[ASSIGNMENT]:
Wherever the word "cell" appears in the entries, copy the whole line.

Saved entries:

......

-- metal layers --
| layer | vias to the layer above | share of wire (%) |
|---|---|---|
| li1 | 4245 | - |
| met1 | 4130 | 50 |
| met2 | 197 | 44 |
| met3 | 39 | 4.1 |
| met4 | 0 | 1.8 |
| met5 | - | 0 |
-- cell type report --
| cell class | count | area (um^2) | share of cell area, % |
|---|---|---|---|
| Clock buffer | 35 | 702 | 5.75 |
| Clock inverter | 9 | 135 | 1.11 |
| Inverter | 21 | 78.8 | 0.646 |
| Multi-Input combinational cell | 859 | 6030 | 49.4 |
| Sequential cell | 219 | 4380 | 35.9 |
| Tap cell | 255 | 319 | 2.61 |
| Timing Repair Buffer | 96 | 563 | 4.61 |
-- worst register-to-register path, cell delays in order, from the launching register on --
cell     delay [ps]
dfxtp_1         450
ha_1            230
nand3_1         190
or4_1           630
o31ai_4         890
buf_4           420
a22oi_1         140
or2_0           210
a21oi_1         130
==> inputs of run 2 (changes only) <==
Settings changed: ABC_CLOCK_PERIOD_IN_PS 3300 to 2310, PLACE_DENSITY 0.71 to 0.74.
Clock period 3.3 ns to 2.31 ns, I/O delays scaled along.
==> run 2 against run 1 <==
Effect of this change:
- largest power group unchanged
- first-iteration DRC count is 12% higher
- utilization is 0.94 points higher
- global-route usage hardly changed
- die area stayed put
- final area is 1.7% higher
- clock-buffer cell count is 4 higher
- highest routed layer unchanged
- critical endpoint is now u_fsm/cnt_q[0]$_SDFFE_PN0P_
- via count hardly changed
**src/rtl/pllsrch_pkg.sv**
```systemverilog
package pllsrch_pkg;

  localparam int unsigned RATIO_W = 6;
  localparam int unsigned PL_LAST = 14;

  typedef enum logic [3:0] {
    S_IDLE, S_PVCO, S_HI, S_LO, S_PL, S_UF, S_NF, S_NCHK, S_VCO, S_LWV, S_DONE
  } srch_state_e;

  // post-divide ratio per table index; out-of-table index yields 1
  function automatic logic [RATIO_W-1:0] pl_ratio(input logic [3:0] idx);
    case (idx)
      4'd0:  pl_ratio = 6'd1;
      4'd1:  pl_ratio = 6'd2;
      4'd2:  pl_ratio = 6'd3;
      4'd3:  pl_ratio = 6'd4;
      4'd4:  pl_ratio = 6'd5;
      4'd5:  pl_ratio = 6'd6;
      4'd6:  pl_ratio = 6'd8;
      4'd7:  pl_ratio = 6'd10;
      4'd8:  pl_ratio = 6'd12;
      4'd9:  pl_ratio = 6'd16;
      4'd10: pl_ratio = 6'd12;
      4'd11: pl_ratio = 6'd16;
      4'd12: pl_ratio = 6'd20;
      4'd13: pl_ratio = 6'd24;
      4'd14: pl_ratio = 6'd32;
      default: pl_ratio = 6'd1;
    endcase
  endfunction

endpackage

```
**src/rtl/pllsrch_divider.sv**
```systemverilog
module pllsrch_divider #(
  parameter int unsigned W = 40
) (
  input  logic         clk,
  input  logic         rst_n,
  input  logic         start,
  input  logic [W-1:0] dividend,
  input  logic [W-1:0] divisor,
  output logic         done,
  output logic [W-1:0] quot,
  output logic [W-1:0] rem
);
  localparam int unsigned CW = $clog2(W + 1);

  logic [W-1:0]  q_r, r_r, b_r;
  logic [CW-1:0] cnt;
  logic          run;
  logic [W:0]    shifted, diff;
  logic          fits;

  assign shifted = {r_r, q_r[W-1]};
  assign fits    = shifted >= {1'b0, b_r};
  assign diff    = shifted - {1'b0, b_r};

  always_ff @(posedge clk or negedge rst_n) begin
    if (!rst_n) begin
      q_r  <= '0;
      r_r  <= '0;
      b_r  <= '0;
      cnt  <= '0;
      run  <= 1'b0;
      done <= 1'b0;
    end else begin
      done <= 1'b0;
      if (start) begin
        q_r <= dividend;
        r_r <= '0;
        b_r <= divisor;
        cnt <= CW'(W);
        run <= 1'b1;
      end else if (run) begin
        r_r <= fits ? diff[W-1:0] : shifted[W-1:0];
        q_r <= {q_r[W-2:0], fits};
        cnt <= cnt - CW'(1);
        if (cnt == CW'(1)) begin
          run  <= 1'b0;
          done <= 1'b1;
        end
      end
    end
  end

  assign quot = q_r;
  assign rem  = r_r;

  // the remainder feeding the ceiling step is below the divisor
  p_rem_below_r6: assert property (@(posedge clk) disable iff (!rst_n)
    (done && b_r != '0) |-> (r_r < b_r));

endmodule

```
**src/rtl/pllsrch_bound.sv**
```systemverilog
module pllsrch_bound
  import pllsrch_pkg::*;
#(
  parameter int unsigned W       = 40,
  parameter int unsigned DIV_MIN = 1,
  parameter int unsigned DIV_MAX = 32,
  parameter int unsigned PL_W    = 4
) (
  input  logic [W-1:0]    ratio_in,
  output logic [PL_W-1:0] idx_out
);
  logic [RATIO_W-1:0] clamped;

  always_comb begin
    if (ratio_in < W'(DIV_MIN))
      clamped = RATIO_W'(DIV_MIN);
    else if (ratio_in > W'(DIV_MAX))
      clamped = RATIO_W'(DIV_MAX);
    else
      clamped = ratio_in[RATIO_W-1:0];
    idx_out = PL_W'(PL_LAST);
    for (int i = PL_LAST - 1; i >= 0; i--) begin
      if (pl_ratio(4'(i)) >= clamped) idx_out = PL_W'(i);
    end
  end

endmodule

```
**src/rtl/pllsrch_engine.sv**
```systemverilog
module pllsrch_engine
  import pllsrch_pkg::*;
#(
  parameter int unsigned IN_W      = 24,
  parameter int unsigned W         = 40,
  parameter int unsigned MN_W      = 8,
  parameter int unsigned PL_W      = 4,
  parameter int unsigned M_MAX     = 255,
  parameter int unsigned N_MIN     = 8,
  parameter int unsigned N_MAX     = 255,
  parameter int unsigned VCO_MIN   = 1000000,
  parameter int unsigned VCO_MAX   = 2064000,
  parameter int unsigned CMP_MIN   = 12000,
  parameter int unsigned CMP_MAX   = 38000,
  parameter int unsigned DIV_MIN   = 1,
  parameter int unsigned DIV_MAX   = 32,
  parameter int unsigned SLACK_DEN = 50
) (
  input  logic            clk,
  input  logic            rst_n,
  input  logic            in_valid,
  output logic            in_ready,
  input  logic [IN_W-1:0] in_req_khz,
  input  logic [IN_W-1:0] in_ref_khz,
  output logic            busy,
  output logic            out_valid,
  input  logic            out_ready,
  output logic [MN_W-1:0] out_m,
  output logic [MN_W-1:0] out_n,
  output logic [PL_W-1:0] out_pl,
  output logic [W-1:0]    out_err,
  output logic            out_exact,
  output logic            out_found
);
  localparam logic [W-1:0] VMIN_W = W'(VCO_MIN);
  localparam logic [W-1:0] VMAX_W = W'(VCO_MAX);
  localparam logic [W-1:0] CMIN_W = W'(CMP_MIN);
  localparam logic [W-1:0] CMAX_W = W'(CMP_MAX);
  localparam logic [W-1:0] NMIN_W = W'(N_MIN);
  localparam logic [W-1:0] NMAX_W = W'(N_MAX);

  srch_state_e     state;
  logic            issued;
  logic [W-1:0]    tgt, refk, pvco, maxv, n_cur, n_top, vco;
  logic [PL_W-1:0] hi_idx, pl_idx, best_pl, bound_idx;
  logic [MN_W-1:0] m_cnt, best_m, best_n;
  logic [W-1:0]    best_err;
  logic            found;

  logic            div_start, div_done, div_state;
  logic [W-1:0]    div_a, div_b, div_q, div_r;
  logic [W-1:0]    ratio, vt, delta, pv_next;
  logic            m_last;

  assign ratio   = W'(pl_ratio(4'(pl_idx)));
  assign vt      = tgt * ratio;
  assign delta   = (div_q >= tgt) ? (div_q - tgt) : (tgt - div_q);
  assign pv_next = tgt + div_q;
  assign m_last  = (m_cnt == MN_W'(M_MAX));

  assign div_state = (state == S_PVCO) || (state == S_HI) || (state == S_LO) ||
                     (state == S_UF) || (state == S_NF) || (state == S_VCO) ||
                     (state == S_LWV);
  assign div_start = div_state && !issued;

  always_comb begin
    div_a = '0;
    div_b = W'(1);
    case (state)
      S_PVCO: begin div_a = tgt;                     div_b = W'(SLACK_DEN); end
      S_HI:   begin div_a = maxv + pvco - W'(1);     div_b = pvco;          end
      S_LO:   begin div_a = VMIN_W;                  div_b = pvco;          end
      S_UF:   begin div_a = refk;                    div_b = W'(m_cnt);     end
      S_NF:   begin div_a = vt * W'(m_cnt);          div_b = refk;          end
      S_VCO:  begin div_a = refk * n_cur;            div_b = W'(m_cnt);     end
      S_LWV:  begin div_a = vco + (ratio >> 1);      div_b = ratio;         end
      default: ;
    endcase
  end

  pllsrch_divider #(.W(W)) u_div (
    .clk(clk), .rst_n(rst_n), .start(div_start),
    .dividend(div_a), .divisor(div_b),
    .done(div_done), .quot(div_q), .rem(div_r)
  );

  pllsrch_bound #(.W(W), .DIV_MIN(DIV_MIN), .DIV_MAX(DIV_MAX), .PL_W(PL_W)) u_bound (
    .ratio_in(div_q), .idx_out(bound_idx)
  );

  always_ff @(posedge clk or negedge rst_n) begin
    if (!rst_n) begin
      state    <= S_IDLE;
      issued   <= 1'b0;
      tgt      <= '0;
      refk     <= '0;
      pvco     <= '0;
      maxv     <= '0;
      hi_idx   <= '0;
      pl_idx   <= '0;
      m_cnt    <= '0;
      n_cur    <= '0;
      n_top    <= '0;
      vco      <= '0;
      best_m   <= MN_W'(M_MAX);
      best_n   <= MN_W'(N_MIN);
      best_pl  <= PL_W'(1);
      best_err <= '1;
      found    <= 1'b0;
    end else begin
      if (div_start) issued <= 1'b1;
      if (div_done)  issued <= 1'b0;
      case (state)
        S_IDLE: if (in_valid) begin
          tgt      <= W'(in_req_khz) << 1;
          refk     <= W'(in_ref_khz);
          best_m   <= MN_W'(M_MAX);
          best_n   <= MN_W'(N_MIN);
          best_pl  <= PL_W'(1);
          best_err <= '1;
          found    <= 1'b0;
          state    <= S_PVCO;
        end
        S_PVCO: if (div_done) begin
          pvco  <= pv_next;
          maxv  <= (pv_next > VMAX_W) ? pv_next : VMAX_W;
          state <= S_HI;
        end
        S_HI: if (div_done) begin
          hi_idx <= bound_idx;
          state  <= S_LO;
        end
        S_LO: if (div_done) begin
          pl_idx <= bound_idx;
          state  <= S_PL;
        end
        S_PL: begin
          if (pl_idx > hi_idx) state <= S_DONE;
          else begin
            m_cnt <= MN_W'(1);
            state <= S_UF;
          end
        end
        S_UF: if (div_done) begin
          if (div_q < CMIN_W) begin
            pl_idx <= pl_idx + PL_W'(1);
            state  <= S_PL;
          end else if (div_q > CMAX_W) begin
            if (m_last) begin
              pl_idx <= pl_idx + PL_W'(1);
              state  <= S_PL;
            end else begin
              m_cnt <= m_cnt + MN_W'(1);
            end
          end else begin
            state <= S_NF;
          end
        end
        S_NF: if (div_done) begin
          if (div_q > NMAX_W) begin
            pl_idx <= pl_idx + PL_W'(1);
            state  <= S_PL;
          end else begin
            n_cur <= div_q;
            n_top <= div_q + W'(div_r != '0);
            state <= S_NCHK;
          end
        end
        S_NCHK: begin
          if (n_cur > n_top || n_cur > NMAX_W) begin
            if (m_last) begin
              pl_idx <= pl_idx + PL_W'(1);
              state  <= S_PL;
            end else begin
              m_cnt <= m_cnt + MN_W'(1);
              state <= S_UF;
            end
          end else if (n_cur < NMIN_W) begin
            n_cur <= n_cur + W'(1);
          end else begin
            state <= S_VCO;
          end
        end
        S_VCO: if (div_done) begin
          if (div_q >= VMIN_W && div_q <= maxv) begin
            vco   <= div_q;
            state <= S_LWV;
          end else begin
            n_cur <= n_cur + W'(1);
            state <= S_NCHK;
          end
        end
        S_LWV: if (div_done) begin
          if (delta < best_err) begin
            best_err <= delta;
            best_m   <= m_cnt;
            best_n   <= n_cur[MN_W-1:0];
            best_pl  <= pl_idx;
            found    <= 1'b1;
          end
          if (delta == '0) state <= S_DONE;
          else begin
            n_cur <= n_cur + W'(1);
            state <= S_NCHK;
          end
        end
        S_DONE: if (out_ready) state <= S_IDLE;
        default: state <= S_IDLE;
      endcase
    end
  end

  assign in_ready  = (state == S_IDLE);
  assign out_valid = (state == S_DONE);
  assign busy      = (state != S_IDLE) && (state != S_DONE);
  assign out_m     = best_m;
  assign out_n     = best_n;
  assign out_pl    = best_pl;
  assign out_err   = best_err;
  assign out_found = found;
  assign out_exact = found && (best_err == '0);

  p_accept_busy_r2: assert property (@(posedge clk) disable iff (!rst_n)
    (in_valid && in_ready) |=> (busy && !in_ready));

  p_result_hold_r3: assert property (@(posedge clk) disable iff (!rst_n)
    (out_valid && !out_ready) |=> (out_valid && $stable(out_m) && $stable(out_n) &&
                                   $stable(out_pl) && $stable(out_err) && $stable(out_found)));

  p_ncand_range_r6: assert property (@(posedge clk) disable iff (!rst_n)
    (state == S_VCO) |-> (n_cur >= NMIN_W && n_cur <= NMAX_W && n_cur <= n_top));

  p_vco_window_r7: assert property (@(posedge clk) disable iff (!rst_n)
    (state == S_LWV) |-> (vco >= VMIN_W && vco <= maxv));

  p_nomatch_default_r10: assert property (@(posedge clk) disable iff (!rst_n)
    (out_valid && !out_found) |-> (out_m == MN_W'(M_MAX) && out_n == MN_W'(N_MIN) &&
                                   out_pl == PL_W'(1) && !out_exact));

  p_pl_in_table_r11: assert property (@(posedge clk) disable iff (!rst_n)
    out_valid |-> (out_pl <= PL_W'(PL_LAST)));

endmodule

```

......

[YOUR RESPONSE]:
-- cell type report --
| cell class | count | area (um^2) | share of cell area, % |
| Multi-Input combinational cell | 859 | 6030 | 49.4 |
| Sequential cell | 219 | 4380 | 35.9 |
| Tap cell | 255 | 319 | 2.61 |
-- worst register-to-register path, cell delays in order, from the launching register on --
cell     delay [ps]
- clock-buffer cell count is 4 higher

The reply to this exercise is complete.